How Anycast IP Routing Is Used at MaxCDN
December 5, 2013 | Mike Czarny
There’s often a lot of confusion about how Anycast IP routing works for DNS and HTTP requests. We wanted to highlight the difference between the two scenarios and give a quick background on the technology itself.
AnyCast vs. Unicast IP Addresses
Think of an IP address like a phone number. A traditional (unicast) IP is like a direct line to a set location. In a large city, every police station might have its own phone number. If one department has technical issues (the phone gets disconnected), people can’t get the service they need.
Clearly, this isn’t a good setup for critical infrastructure (for your business, your website is critical infrastructure).
Anycast works like a globally recognized phone number, similar to 911. When you dial 911, the phone network connects you to the closest available Public Safety Answering Point. In California? Use 911. Going to Maine? Use 911. On a cell phone in Hawaii? Use 911.

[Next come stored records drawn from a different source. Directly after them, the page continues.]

### config.mk
export PLATFORM = sky130hd
export DESIGN_NAME = fft_sequencer
export DESIGN_NICKNAME = d
export VERILOG_FILES = /design/src/rtl/fft_sequencer.sv
export SDC_FILE = /design/constraint.sdc
export NUM_CORES = 1
export LEC_CHECK = 0
export ABC_CLOCK_PERIOD_IN_PS = 1800
export BUFFER_PORTS_ARGS = -buffer_cell sky130_fd_sc_hd__buf_4
export CAP_MARGIN = 20
export CORE_ASPECT_RATIO = 1.4
export CORE_MARGIN = 10
export CORE_UTILIZATION = 25
export DETAILED_ROUTE_END_ITERATION = 7
export GPL_TIMING_DRIVEN = 0
export PLACE_DENSITY = 0.49
export SYNTH_ARGS = -nofsm -noshare
export SYNTH_HDL_FRONTEND = slang
export SYNTH_SLANG_ARGS = --single-unit
### constraint.sdc
create_clock -name clk -period 1.8 [get_ports clk]
set_input_delay 0.09 -clock clk [delete_from_list [all_inputs] [get_ports clk]]
set_output_delay 0.09 -clock clk [all_outputs]
set_load 0.01 [all_outputs]
## config.mk

```make
export PLATFORM = sky130hd
export DESIGN_NAME = me_stage_flat
export DESIGN_NICKNAME = d
export VERILOG_FILES = /design/src/rtl/me_stage_if.sv /design/src/rtl/me_stage.sv /design/src/flat_wrapper.sv
export SDC_FILE = /design/constraint.sdc
export NUM_CORES = 1
export LEC_CHECK = 0
export CAP_MARGIN = 20
export CORE_AREA = 2 2 124 126
export DETAILED_ROUTE_END_ITERATION = 8
export DIE_AREA = 0 0 126 128
export PLACE_DENSITY = 0.72
export SLEW_MARGIN = 0
export SYNTH_ARGS = -nofsm -noshare
export SYNTH_HDL_FRONTEND = slang
export SYNTH_SLANG_ARGS = --single-unit
```

## constraint.sdc

```tcl
create_clock -name clk -period 2.11 [get_ports clk]
set_clock_uncertainty 0.05 [all_clocks]
set_input_delay 0.211 -clock clk [delete_from_list [all_inputs] [get_ports clk]]
set_output_delay 0.211 -clock clk [all_outputs]
set_load 0.03 [all_outputs]
```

It doesn’t matter where you are, or which departments are offline: you’ll get the routed to the closest available provider. Service providers can hop on or off the network as their availability changes, and users can keep dialing the same number.
Anycast DNS provides the same benefit for your servers: visitors asking for a certain IP (18.104.22.168) are directed to the nearest available server that’s configured to respond to that IP.

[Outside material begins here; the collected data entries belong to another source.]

File: src/rtl/lcd1602_bus_monitor.sv
// lcd1602_bus_monitor
// Passive receiver for the HD44780-style 8-bit write bus of a 16x2 LCD.
// Decodes every enable-qualified transaction into commands or character
// writes, keeps a 2x16 shadow of the visible DDRAM plus the mode flags,
// emulates the busy flag and flags protocol timing violations.
//
// Ports:
//   clk, reset                system clock, asynchronous active-low reset
//   rs, rw, enable, data      raw (asynchronous) LCD bus
//   rd_row, rd_col, rd_char   combinational random-access shadow read port
//   ac                        emulated address counter
//   display_on .. func_2line  display-control, entry-mode and function flags
//   busy                      emulated busy flag
//   cmd_strobe, cmd_code      one-cycle pulse + byte for each decoded command
//   wr_strobe, wr_row/col/char one-cycle pulse + location for visible writes
//   overrun_err, pulse_err, read_err, addr_err  sticky error flags
module lcd1602_bus_monitor #(
  parameter int SYNC_STAGES   = 2,
  parameter int BUSY_CYCLES   = 2000,
  parameter int CLEAR_CYCLES  = 80000,
  parameter int MIN_EN_CYCLES = 12
) (
  input  logic       clk,
  input  logic       reset,
  input  logic       rs,
  input  logic       rw,
  input  logic       enable,
  input  logic [7:0] data,
  input  logic       rd_row,
  input  logic [3:0] rd_col,
  output logic [7:0] rd_char,
  output logic [6:0] ac,
  output logic       display_on,
  output logic       cursor_on,
  output logic       blink_on,
  output logic       entry_inc,
  output logic       entry_shift,
  output logic       func_8bit,
  output logic       func_2line,
  output logic       busy,
  output logic       cmd_strobe,
  output logic [7:0] cmd_code,
  output logic       wr_strobe,
  output logic       wr_row,
  output logic [3:0] wr_col,
  output logic [7:0] wr_char,
  output logic       overrun_err,
  output logic       pulse_err,
  output logic       read_err,
  output logic       addr_err
);

  localparam int BUSY_MAX = (CLEAR_CYCLES > BUSY_CYCLES) ? CLEAR_CYCLES : BUSY_CYCLES;
  localparam int BW       = $clog2(BUSY_MAX + 1);
  localparam int EW       = $clog2(MIN_EN_CYCLES + 1);

  localparam logic [BW-1:0] BUSY_LOAD  = BW'(BUSY_CYCLES);
  localparam logic [BW-1:0] CLEAR_LOAD = BW'(CLEAR_CYCLES);
  localparam logic [EW-1:0] EN_MIN     = EW'(MIN_EN_CYCLES);

  // Data writes land in DDRAM until a CGRAM address set diverts them.
  typedef enum logic {
    MODE_DDRAM = 1'b0,
    MODE_CGRAM = 1'b1
  } addr_mode_t;

  // Synchronizer chains
  logic [SYNC_STAGES-1:0] en_sync_q, en_sync_d;
  logic [SYNC_STAGES-1:0] rs_sync_q, rs_sync_d;
  logic [SYNC_STAGES-1:0] rw_sync_q, rw_sync_d;
  logic [7:0]             data_sync_q [SYNC_STAGES];
  logic [7:0]             data_sync_d [SYNC_STAGES];

  // Edge detect, pulse width and captured transaction
  logic          en_prev_q, en_prev_d;
  logic [EW-1:0] en_width_q, en_width_d;
  logic          txn_valid_q, txn_valid_d;
  logic          txn_rs_q, txn_rs_d;
  logic          txn_rw_q, txn_rw_d;
  logic          txn_short_q, txn_short_d;
  logic [7:0]    txn_data_q, txn_data_d;

  // Architectural state
  logic [BW-1:0] busy_cnt_q, busy_cnt_d;
  logic [6:0]    ac_q, ac_d;
  logic          display_on_q, display_on_d;
  logic          cursor_on_q, cursor_on_d;
  logic          blink_on_q, blink_on_d;
  logic          entry_inc_q, entry_inc_d;
  logic          entry_shift_q, entry_shift_d;
  logic          func_8bit_q, func_8bit_d;
  logic          func_2line_q, func_2line_d;
  addr_mode_t    mode_q, mode_d;
  logic [7:0]    shadow_q [32];
  logic [7:0]    shadow_d [32];

  // Strobes and error flags
  logic       cmd_strobe_q, cmd_strobe_d;
  logic [7:0] cmd_code_q, cmd_code_d;
  logic       wr_strobe_q, wr_strobe_d;
  logic       wr_row_q, wr_row_d;
  logic [3:0] wr_col_q, wr_col_d;
  logic [7:0] wr_char_q, wr_char_d;
  logic       overrun_err_q, overrun_err_d;
  logic       pulse_err_q, pulse_err_d;
  logic       read_err_q, read_err_d;
  logic       addr_err_q, addr_err_d;

  logic       en_s;
  logic       en_fall;
  logic [6:0] set_addr;
  logic       set_addr_bad;
  logic       ac_visible;

  // Address counter step with the controller's wrap rules. In 2-line mode
  // the two 40-byte lines form one ring; in 1-line mode 0x00-0x4F is a ring.
  function automatic logic [6:0] step_ac(input logic [6:0] a, input logic up,
                                         input logic two_line);
    logic [6:0] r;
    if (two_line) begin
      if (up) r = (a == 7'h27) ? 7'h40 : ((a == 7'h67) ? 7'h00 : a + 7'd1);
      else    r = (a == 7'h00) ? 7'h67 : ((a == 7'h40) ? 7'h27 : a - 7'd1);
    end else begin
      if (up) r = (a >= 7'h4F) ? 7'h00 : a + 7'd1;
      else    r = (a == 7'h00) ? 7'h4F : a - 7'd1;
    end
    return r;
  endfunction

  assign en_s     = en_sync_q[SYNC_STAGES-1];
  assign en_fall  = en_prev_q & ~en_s;
  assign set_addr = txn_data_q[6:0];
  assign set_addr_bad = ((set_addr >= 7'h28) && (set_addr <= 7'h3F)) || (set_addr >= 7'h68);
  assign ac_visible   = (ac_q[5:4] == 2'b00);

  // Front end: rs/rw/data ride the same chain as enable so the fields used
  // come from the very sample that saw enable low. The fall is registered
  // into txn_* once, giving one extra cycle before the effect edge.
  always_comb begin
    en_sync_d[0]   = enable;
    rs_sync_d[0]   = rs;
    rw_sync_d[0]   = rw;
    data_sync_d[0] = data;
    for (int i = 1; i < SYNC_STAGES; i++) begin
      en_sync_d[i]   = en_sync_q[i-1];
      rs_sync_d[i]   = rs_sync_q[i-1];
      rw_sync_d[i]   = rw_sync_q[i-1];
      data_sync_d[i] = data_sync_q[i-1];
    end
    en_prev_d = en_s;
    if (en_s) en_width_d = (en_width_q == EN_MIN) ? en_width_q : en_width_q + EW'(1);
    else      en_width_d = '0;
    txn_valid_d = en_fall;
    txn_rs_d    = rs_sync_q[SYNC_STAGES-1];
    txn_rw_d    = rw_sync_q[SYNC_STAGES-1];
    txn_data_d  = data_sync_q[SYNC_STAGES-1];
    txn_short_d = (en_width_q < EN_MIN);
  end

  // Transaction execution. Command decode is by the highest set bit.
  // ac_visible relies on a legal ac: bit6 picks the row, bits 5:4 must be 0.
  always_comb begin
    ac_d          = ac_q;
    display_on_d  = display_on_q;
    cursor_on_d   = cursor_on_q;
    blink_on_d    = blink_on_q;
    entry_inc_d   = entry_inc_q;
    entry_shift_d = entry_shift_q;
    func_8bit_d   = func_8bit_q;
    func_2line_d  = func_2line_q;
    mode_d        = mode_q;
    shadow_d      = shadow_q;
    busy_cnt_d    = (busy_cnt_q != '0) ? busy_cnt_q - BW'(1) : '0;
    cmd_strobe_d  = 1'b0;
    cmd_code_d    = cmd_code_q;
    wr_strobe_d   = 1'b0;
    wr_row_d      = wr_row_q;
    wr_col_d      = wr_col_q;
    wr_char_d     = wr_char_q;
    overrun_err_d = overrun_err_q;
    pulse_err_d   = pulse_err_q;
    read_err_d    = read_err_q;
    addr_err_d    = addr_err_q;

    if (txn_valid_q) begin
      if (txn_rw_q) begin
        read_err_d = 1'b1;
      end else begin
        if (txn_short_q) pulse_err_d = 1'b1;
        if (busy_cnt_q != '0) overrun_err_d = 1'b1;
        busy_cnt_d = BUSY_LOAD;
        if (!txn_rs_q) begin
          cmd_strobe_d = |txn_data_q;
          if (|txn_data_q) cmd_code_d = txn_data_q;
          if (txn_data_q[7]) begin
            mode_d = MODE_DDRAM;
            if (set_addr_bad) begin
              addr_err_d = 1'b1;
              ac_d       = '0;
            end else begin
              ac_d = set_addr;
            end
          end else if (txn_data_q[6]) begin
            mode_d = MODE_CGRAM;
          end else if (txn_data_q[5]) begin
            func_8bit_d  = txn_data_q[4];
            func_2line_d = txn_data_q[3];
          end else if (txn_data_q[4]) begin
            // Display shift (bit3=1) has no effect on the shadow.
            if (!txn_data_q[3]) ac_d = step_ac(ac_q, txn_data_q[2], func_2line_q);
          end else if (txn_data_q[3]) begin
            display_on_d = txn_data_q[2];
            cursor_on_d  = txn_data_q[1];
            blink_on_d   = txn_data_q[0];
          end else if (txn_data_q[2]) begin
            entry_inc_d   = txn_data_q[1];
            entry_shift_d = txn_data_q[0];
          end else if (txn_data_q[1]) begin
            ac_d       = '0;
            busy_cnt_d = CLEAR_LOAD;
          end else if (txn_data_q[0]) begin
            for (int i = 0; i < 32; i++) shadow_d[i] = 8'h20;
            ac_d        = '0;
            entry_inc_d = 1'b1;
            busy_cnt_d  = CLEAR_LOAD;
          end
        end else if (mode_q == MODE_DDRAM) begin
          if (ac_visible) begin
            shadow_d[{ac_q[6], ac_q[3:0]}] = txn_data_q;
            wr_strobe_d = 1'b1;
            wr_row_d    = ac_q[6];
            wr_col_d    = ac_q[3:0];
            wr_char_d   = txn_data_q;
          end
          ac_d = step_ac(ac_q, entry_inc_q, func_2line_q);
        end
      end
    end
  end

  always_ff @(posedge clk or negedge reset) begin
    if (!reset) begin
      en_sync_q     <= '0;
      rs_sync_q     <= '0;
      rw_sync_q     <= '0;
      for (int i = 0; i < SYNC_STAGES; i++) data_sync_q[i] <= '0;
      en_prev_q     <= 1'b0;
      en_width_q    <= '0;
      txn_valid_q   <= 1'b0;
      txn_rs_q      <= 1'b0;
      txn_rw_q      <= 1'b0;
      txn_short_q   <= 1'b0;
      txn_data_q    <= '0;
      busy_cnt_q    <= '0;
      ac_q          <= '0;
      display_on_q  <= 1'b0;
      cursor_on_q   <= 1'b0;
      blink_on_q    <= 1'b0;
      entry_inc_q   <= 1'b1;
      entry_shift_q <= 1'b0;
      func_8bit_q   <= 1'b1;
      func_2line_q  <= 1'b0;
      mode_q        <= MODE_DDRAM;
      for (int i = 0; i < 32; i++) shadow_q[i] <= 8'h20;
      cmd_strobe_q  <= 1'b0;
      cmd_code_q    <= '0;
      wr_strobe_q   <= 1'b0;
      wr_row_q      <= 1'b0;
      wr_col_q      <= '0;
      wr_char_q     <= '0;
      overrun_err_q <= 1'b0;
      pulse_err_q   <= 1'b0;
      read_err_q    <= 1'b0;
      addr_err_q    <= 1'b0;
    end else begin
      en_sync_q     <= en_sync_d;
      rs_sync_q     <= rs_sync_d;
      rw_sync_q     <= rw_sync_d;
      data_sync_q   <= data_sync_d;
      en_prev_q     <= en_prev_d;
      en_width_q    <= en_width_d;
      txn_valid_q   <= txn_valid_d;
      txn_rs_q      <= txn_rs_d;
      txn_rw_q      <= txn_rw_d;
      txn_short_q   <= txn_short_d;
      txn_data_q    <= txn_data_d;
      busy_cnt_q    <= busy_cnt_d;
      ac_q          <= ac_d;
      display_on_q  <= display_on_d;
      cursor_on_q   <= cursor_on_d;
      blink_on_q    <= blink_on_d;
      entry_inc_q   <= entry_inc_d;
      entry_shift_q <= entry_shift_d;
      func_8bit_q   <= func_8bit_d;
      func_2line_q  <= func_2line_d;
      mode_q        <= mode_d;
      shadow_q      <= shadow_d;
      cmd_strobe_q  <= cmd_strobe_d;
      cmd_code_q    <= cmd_code_d;
      wr_strobe_q   <= wr_strobe_d;
      wr_row_q      <= wr_row_d;
      wr_col_q      <= wr_col_d;
      wr_char_q     <= wr_char_d;
      overrun_err_q <= overrun_err_d;
      pulse_err_q   <= pulse_err_d;
      read_err_q    <= read_err_d;
      addr_err_q    <= addr_err_d;
    end
  end

  assign rd_char     = shadow_q[{rd_row, rd_col}];
  assign ac          = ac_q;
  assign display_on  = display_on_q;
  assign cursor_on   = cursor_on_q;
  assign blink_on    = blink_on_q;
  assign entry_inc   = entry_inc_q;
  assign entry_shift = entry_shift_q;
  assign func_8bit   = func_8bit_q;
  assign func_2line  = func_2line_q;
  assign busy        = (busy_cnt_q != '0);
  assign cmd_strobe  = cmd_strobe_q;
  assign cmd_code    = cmd_code_q;
  assign wr_strobe   = wr_strobe_q;
  assign wr_row      = wr_row_q;
  assign wr_col      = wr_col_q;
  assign wr_char     = wr_char_q;
  assign overrun_err = overrun_err_q;
  assign pulse_err   = pulse_err_q;
  assign read_err    = read_err_q;
  assign addr_err    = addr_err_q;

endmodule

File: config.mk
export PLATFORM = sky130hd
export DESIGN_NAME = lcd1602_bus_monitor
export DESIGN_NICKNAME = d
export VERILOG_FILES = /design/src/rtl/lcd1602_bus_monitor.sv
export SDC_FILE = /design/constraint.sdc
export NUM_CORES = 1
export LEC_CHECK = 0
export ABC_AREA = 1
export CORE_UTILIZATION = 57
export CTS_BUF_LIST = sky130_fd_sc_hd__clkbuf_4
export CTS_CLUSTER_DIAMETER = 120
export DETAILED_ROUTE_END_ITERATION = 10
export PLACE_DENSITY_LB_ADDON = 0.08
export SETUP_SLACK_MARGIN = 0.2
export SYNTH_ARGS = -nofsm -noshare
export SYNTH_HDL_FRONTEND = slang
export SYNTH_SLANG_ARGS = --single-unit
File: constraint.sdc
create_clock -name clk -period 2.3 [get_ports clk]
set_clock_uncertainty 0.05 [all_clocks]
set_input_delay 0.575 -clock clk [delete_from_list [all_inputs] [get_ports clk]]
set_output_delay 0.575 -clock clk [all_outputs]
set_load 0.02 [all_outputs]
==> results of run 1 <==
==> area by class of cell <==
class	instances	share of cell area (%)
Antenna cell	2	0.0234
Clock buffer	149	5.24
Clock inverter	18	0.498
Inverter	75	1.40
Multi-Input combinational cell	1649	37.7
Sequential cell	354	41.7
Tap cell	390	2.29
Timing Repair Buffer	240	11.2
==> worst max-delay path, delay by kind of cell, from the launching register on <==
| family | cells | cell delay [ns] |
|---|---|---|
| AOI/OAI and AO/OA | 5 | 0.59 |
| buffers and inverters | 3 | 0.41 |
| DFF | 1 | 0.40 |
==> Yosys cell counts, types with 8 or more instances <==
cell type,instances,area (sq um)
xor2_1,8,70.1
nand3_1,86,430
nand3_4,20,350
nand2_1,881,3310
dfrtp_1,320,8010
ha_1,9,113
clkbuf_1,66,248
a21oi_1,31,155
buf_2,34,170
dfstp_2,34,893
o21ai_0,226,1130
inv_1,68,255
nor2_1,236,886
nand4_1,41,257
o221ai_1,46,403
o22ai_1,19,119
==> worst paths after layout <==
path | end | cells after the start
hold reg to reg | txn_data_q[4]$_DFF_PN0_ | 0
max in group asynchronous | shadow_q[21]$_DFFE_PN1P_ | 3
min in group asynchronous | shadow_q[148]$_DFFE_PN0P_ | 2
setup / recovery | rd_char[0] | 8
hold / removal | data_sync_d[6]$_DFF_PN0_ | 1
setup reg to reg | busy_cnt_q[12]$_DFF_PN0_ | 16
==> routing by layer <==
metal  share of wire (%)  wire length [um]  GRT usage (%)
met4                 5.0              2700           19.3
met2                  46             25300           55.7
met1                  40             22000           46.7
met5                   0                 0              0
met3                 8.5              4640           7.36
==> power by group <==
group,internal (mW),switching [mW],total (mW)
combinational,1.65,2.76,4.41
clock,3.03,2.66,5.69
sequential,7.05,0.539,7.59
==> sequential cells by signal, indices dropped and copies added, names as in the netlist, 7 cells and up <==
register / cells
ac: 7
busy_cnt_q: 17
cmd_code: 8
data_sync_d: 8
shadow_q: 256
txn_data_d: 8
txn_data_q: 8
wr_char: 8
==> stage by stage <==
stage	setup TNS (ns)	setup slack (ns)	utilization (%)
after floorplan	-0.0237	-0.0196	-
after global placement	-6.98	-0.906	64.9
after detailed placement	-7.18	-0.973	64.9
after CTS	-3.99	-0.576	70.5
after global routing	-6.22	-0.631	71.8
final	-4.01	-0.514	71.8
==> placed cells by master (no fill, tap or decap), drive strengths merged, types with 5 or more instances in the layout <==
cell type      netlist  final
nand3              111    111
inv                 70     70
o221ai              46     46
a31oi                5      5
xnor2                5      5
xor2                 8      8
clkbuf              66    150
nor2               239    239
nand4               41     41
clkdlybuf4s50        0     13
a21oi               31     31
dfstp               34     34
clkinv               5     18
ha                   9      9
o21ai              226    226
o22ai               19     19
nand2              882    883
nor3                 6      6
buf                 45    220
dfrtp              320    320
==> what timing repair did <==
action / CTS / global route
setup buffers: 31 / 17
setup endpoints to repair: 139 / 276
pin swaps: 36 / 18
gates cloned: 1 / 3
hold buffers: 1 / 0
endpoints found under the hold margin: 40 / 0
gates resized for setup: 295 / 160
==> cells by family (layout without fill, tap and decap cells) <==
| family | Yosys count | count (layout) | share of synthesized area [%] |
|---|---|---|---|
| compound gates | 343 | 343 | 11.5 |
| xor+xnor | 13 | 13 | 0.659 |
| fa+ha+maj | 9 | 9 | 0.652 |
| buf+inv | 186 | 482 | 4.57 |
| flops | 354 | 354 | 51.5 |
| other cells | 0 | 2 | 0 |
| simple gates | 1283 | 1284 | 31.1 |
==> impl_metrics.csv, run 1 <==
group,metric,value,unit
outcome,status,"finished, violations left",
outcome,violations,"negative setup slack",
clock_network,insertion_delay,0.80,ns
synthesis,synth_area,17300,sq um
synthesis,synth.net_count,2215,
finish,nFillCells,2354,
sta,hold_viol,0,
placement,numPlacedInstances,2655,
clock_network,cts_max_level,3,
min_path,hold_class,"input pin to flip-flop",
grt,grt_pass1_vias,16206,
setup_path,crit_fanout,2,
grt,grt_pass1_wl,85.7,mm
placement,gp_congestion,0.973,
detailed_routing,wl_per_cell,19.0,um
floorplanning,die_h,176,um
setup_path,rrSetupSlack,-0.05,ns
finish,design_area,21300,sq um
detailed_routing,drc,0,
grt,grt_start_max_net_pins,69,
setup_path,worstSetupStartpointType,"flip-flop",
detailed_routing,vias,16782,
floorplanning,fp-row-count,63,
synthesis,synth_edf_count,0,
finish,regArea,8910,sq um
power,p_leak,10.7,nW
detailed_routing,via_per_inst,5.83,
floorplanning,ioPinCount,68,
synthesis,async_reset_ff_share,100,%
setup_path,cp-end-kind,"output port",
finish,instances_no_fill,2877,
synthesis,ys.flop_type,"dfrtp_1",
power,finalPower,17.7,mW
floorplanning,die_area,31000,sq um
synthesis,syn_area_per_cell,7.90,sq um
sta,setup_viol,18,
sta,fin_hold_ws,0.202,ns
setup_path,crit_arrival,2.19,ns
setup_path,regToRegStartpoint,"busy_cnt_q[6]$_DFF_PN0_",
floorplanning,core-area,29700,sq um
placement,dp_hpwl,34.7,mm
synthesis,yosys_warnings,0,
finish,multi_input_area,8040,sq um
grt,grt-ovfl-total,0,
floorplanning,die_w,176,um
synthesis,yosysUniqueCellTypes,40,
clock_network,cts_tree,"done",
power,powerDensity,829,nW/um^2
grt,grt_usage,35.7,%
finish,layout-drive-gt1-share,22.8,%
clock_network,clock_sinks,354,
setup_path,slowest_stage,"dfrtp_1",
clock_network,clockBufferDepth,3,
power,irDropWorstVdd,0.650,mV
clock_network,cts_made_buffers,92,
setup_path,max_stage_delay,0.40,ns
sta,min_period,2.81,ns
sta,tightest_slew,0.673,ns
finish,fin_nets,2439,
detailed_routing,wirelength,54.6,mm
finish,syn2layout_area_growth,23.5,%
sta,fmax,355,MHz
setup_path,required,1.67,ns
setup_path,crit_type,"flip-flop to output port",
synthesis,yosysSeqAreaShare,51.5,%
detailed_routing,drtPass1Iterations,7,
sta,slew_headroom,55.0,%
placement,dpl_cell_area,19300,sq um
sta,fin_ws,-0.514,ns
detailed_routing,ant_nets,0,
min_path,hold_start,"data[6]",
clock_network,clk_pin_slew,0.06,ns
placement,place.port_buffers,67,
detailed_routing,drt_iter0_drc,1719,
grt,antenna_found_initial,2,
setup_path,path_cells,"o21ai_1, o22ai_1, buf_4, o21ai_2, o21ai_1, buf_4, o21a_4, buf_6",
sta,slew_viol_final,0,
synthesis,synth-seq-cells,354,
floorplanning,initial_core_util,58.1,%
synthesis,netlist_instances,2188,
sta,rsz0062_at_grt,"yes",
run,drv_cap,0,
setup_path,crit_path_start,"shadow_q[48]$_DFFE_PN0P_",
clock_network,root_buffer,"clkbuf_4",
sta,fin_crit_sh,122,%
Note: power is estimated with default switching activity, not from simulation.
==> inputs of run 2 (changes only) <==
--- a/config.mk
+++ b/config.mk
@@ -6,6 +6,7 @@
 export NUM_CORES = 1
 export LEC_CHECK = 0
 export ABC_AREA = 1
+export CORE_MARGIN = 2
 export CORE_UTILIZATION = 57
 export CTS_BUF_LIST = sky130_fd_sc_hd__clkbuf_4
 export CTS_CLUSTER_DIAMETER = 120
==> impl_metrics.csv, run 2 (synthesized netlist as in run 1, its figures left out) <==
group,metric,value,unit
sta,tightest_slew,0.609,ns
grt,antenna_found_initial,1,
floorplanning,core-area,29700,sq um
grt,grt_start_max_net_pins,77,
clock_network,cts_made_buffers,94,
sta,setup_viol,11,
run,drv_cap,0,
finish,layout-drive-gt1-share,24.6,%
finish,fin_nets,2484,
placement,numPlacedInstances,2654,
grt,grt-ovfl-total,0,
grt,grt_pass1_wl,88.4,mm
sta,hold_viol,0,
detailed_routing,vias,17091,
finish,utilization,73.1,%
clock_network,root_buffer,"clkbuf_4",
sta,slew_viol_final,0,
power,p_leak,10.9,nW
sta,min_period,2.83,ns
sta,slew_headroom,59.2,%
floorplanning,die_h,178,um
detailed_routing,drc,0,
finish,final_cell_mix,"nand2_1 (869), dfrtp_1 (314), nor2_1 (201)",
detailed_routing,drtPass1Iterations,6,
power,irDropWorstVdd,0.677,mV
floorplanning,fp-row-count,63,
sta,rsz0062_at_grt,"yes",
clock_network,cts_tree,"done",
outcome,violations,"negative setup slack",
detailed_routing,wl_per_cell,19.6,um
sta,fin_ws,-0.525,ns
clock_network,cts_max_level,3,
floorplanning,die_w,178,um
clock_network,clockBufferDepth,3,
placement,place.port_buffers,67,
grt,grt_pass1_vias,16586,
placement,dp_hpwl,34.5,mm
outcome,status,"finished, violations left",
setup_path,cp-end-kind,"output port",
setup_path,rrSetupSlack,-0.09,ns
setup_path,required,1.67,ns
setup_path,crit_type,"flip-flop to output port",
floorplanning,die_area,31700,sq um
finish,regMostFlops,"shadow_q",
finish,nFillCells,2332,
finish,regArea,8910,sq um
sta,fmax,354,MHz
finish,syn2layout_area_growth,25.7,%
detailed_routing,drt_iter0_drc,1819,
detailed_routing,via_per_inst,5.84,
finish,mostFrequentLayoutCell,"nand2_1",
clock_network,clock_sinks,354,
setup_path,path_cells,"o21ai_0, o221ai_1, nand3_1, nand3_1, o21a_2, buf_2",
power,powerDensity,823,nW/um^2
placement,gp_congestion,0.961,
grt,grt_usage,36.2,%
placement,place_ws,-0.966,ns
finish,instances_no_fill,2927,
floorplanning,ioPinCount,68,
detailed_routing,wirelength,57.3,mm
clock_network,clk_pin_slew,0.07,ns
sta,fin_crit_sh,123,%
setup_path,crit_fanout,2,
detailed_routing,ant_nets,0,
setup_path,crit_top_cell,"nand3_1",
floorplanning,initial_core_util,58.1,%
finish,largest_reg_flops,256,
setup_path,worstSetupStartpointType,"flip-flop",
setup_path,crit_arrival,2.20,ns
finish,reg_top3,"shadow_q x256, busy_cnt_q x17",
setup_path,slowest_stage,"dfrtp_1",
finish,multi_input_area,8050,sq um
setup_path,max_stage_delay,0.39,ns
sta,fin_tns_setup,-4.07,ns
min_path,hold_class,"input pin to flip-flop",
clock_network,insertion_delay,0.81,ns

Speed, speed, speed: Always connects to the closest MaxCDN location
Intrinsic load-balancing and DDoS mitigation
Matches users and service providers on all continents and locations
Did we mention speed?
Any main reason you wouldn’t use Anycast? Managing the setup.
Just like any other failover system, it takes effort to configure and maintain, updating configurations as servers are added or removed. Lucky for you, we handle the management, so you simply get to enjoy the benefits of low-latency, high-redundancy servers.
Anycast for DNS and HTTP Requests
Let’s see how Anycast works under the hood. When a user makes a request for a file such as http://cdn.example.com/image.png, there are two connections:
DNS request to the name server: What is the IP address of cdn.example.com?
Object request on the server: What are the contents of image.png?
Without Anycast, these lookups can be inefficient: users could connect to servers that are around the world, instead of the nearest location. (It’s possible to use DNS indirection layers to mitigate the problem, but they shouldn’t be relied on exclusively; at MaxCDN we combine DNS indirection with multiple Anycast networks.)
Anycast for DNS requests
When a user wants to access cdn.example.com, they must get the actual IP address using a DNS resolver at their ISP. This resolver could be anywhere on the internet, and it goes up to the authoritative domain to get the IP, return it to the visitor, and cache it for future use.
Our customers often CNAME their domains to us, and we handle DNS resolutions by having a series of Anycast name servers available. When the user’s ISP is resolving the IP address, it’ll be served by our closest name server (wherever it is), providing the lowest latency DNS lookup time. Additionally, we have redundant DNS entries with two providers, who run their own Anycast networks.
Anycast for HTTP requests
Once the user has the IP for cdn.example.com, they’ll connect to that address to download a file or webpage. The IP our name server returns in the first step is actually an Anycast IP address.
When a user makes a request to the IP (on port 80, or 443 for SSL), they are connected to the closest location in our network that is announcing that IP, and gets the file.
In short, the user sees a speedup on both DNS lookups and file downloads. Often times, when I tell people that MaxCDN uses Anycast for HTTP requests, they ask how it’s possible. With the right Anycast setup and mix of providers, you can see how.
How Maintenance is Done
Updating servers is one of the tricky parts of managing an Anycast IP infrastructure. We handle this by stopping the announcement of an Anycast IP address for the entire datacenter, until it can be updated and brought online when ready. Bird and Exabgp are great tools for this.
As mentioned earlier, we incorporate a layer of DNS indirection to send users to nearby locations with a Geo database of Asian and Australian networks. We’re currently experimenting other DNS techniques to improve performance and blend multiple Anycast networks.
That’s how things work under the hood. From your customer’s perspective, Anycast simply means your website will respond quickly and maintain high availability.
PS: Tom Daly from Dyn gave a fantastic presentation on DNS performance at Velocity 2012 in SJC.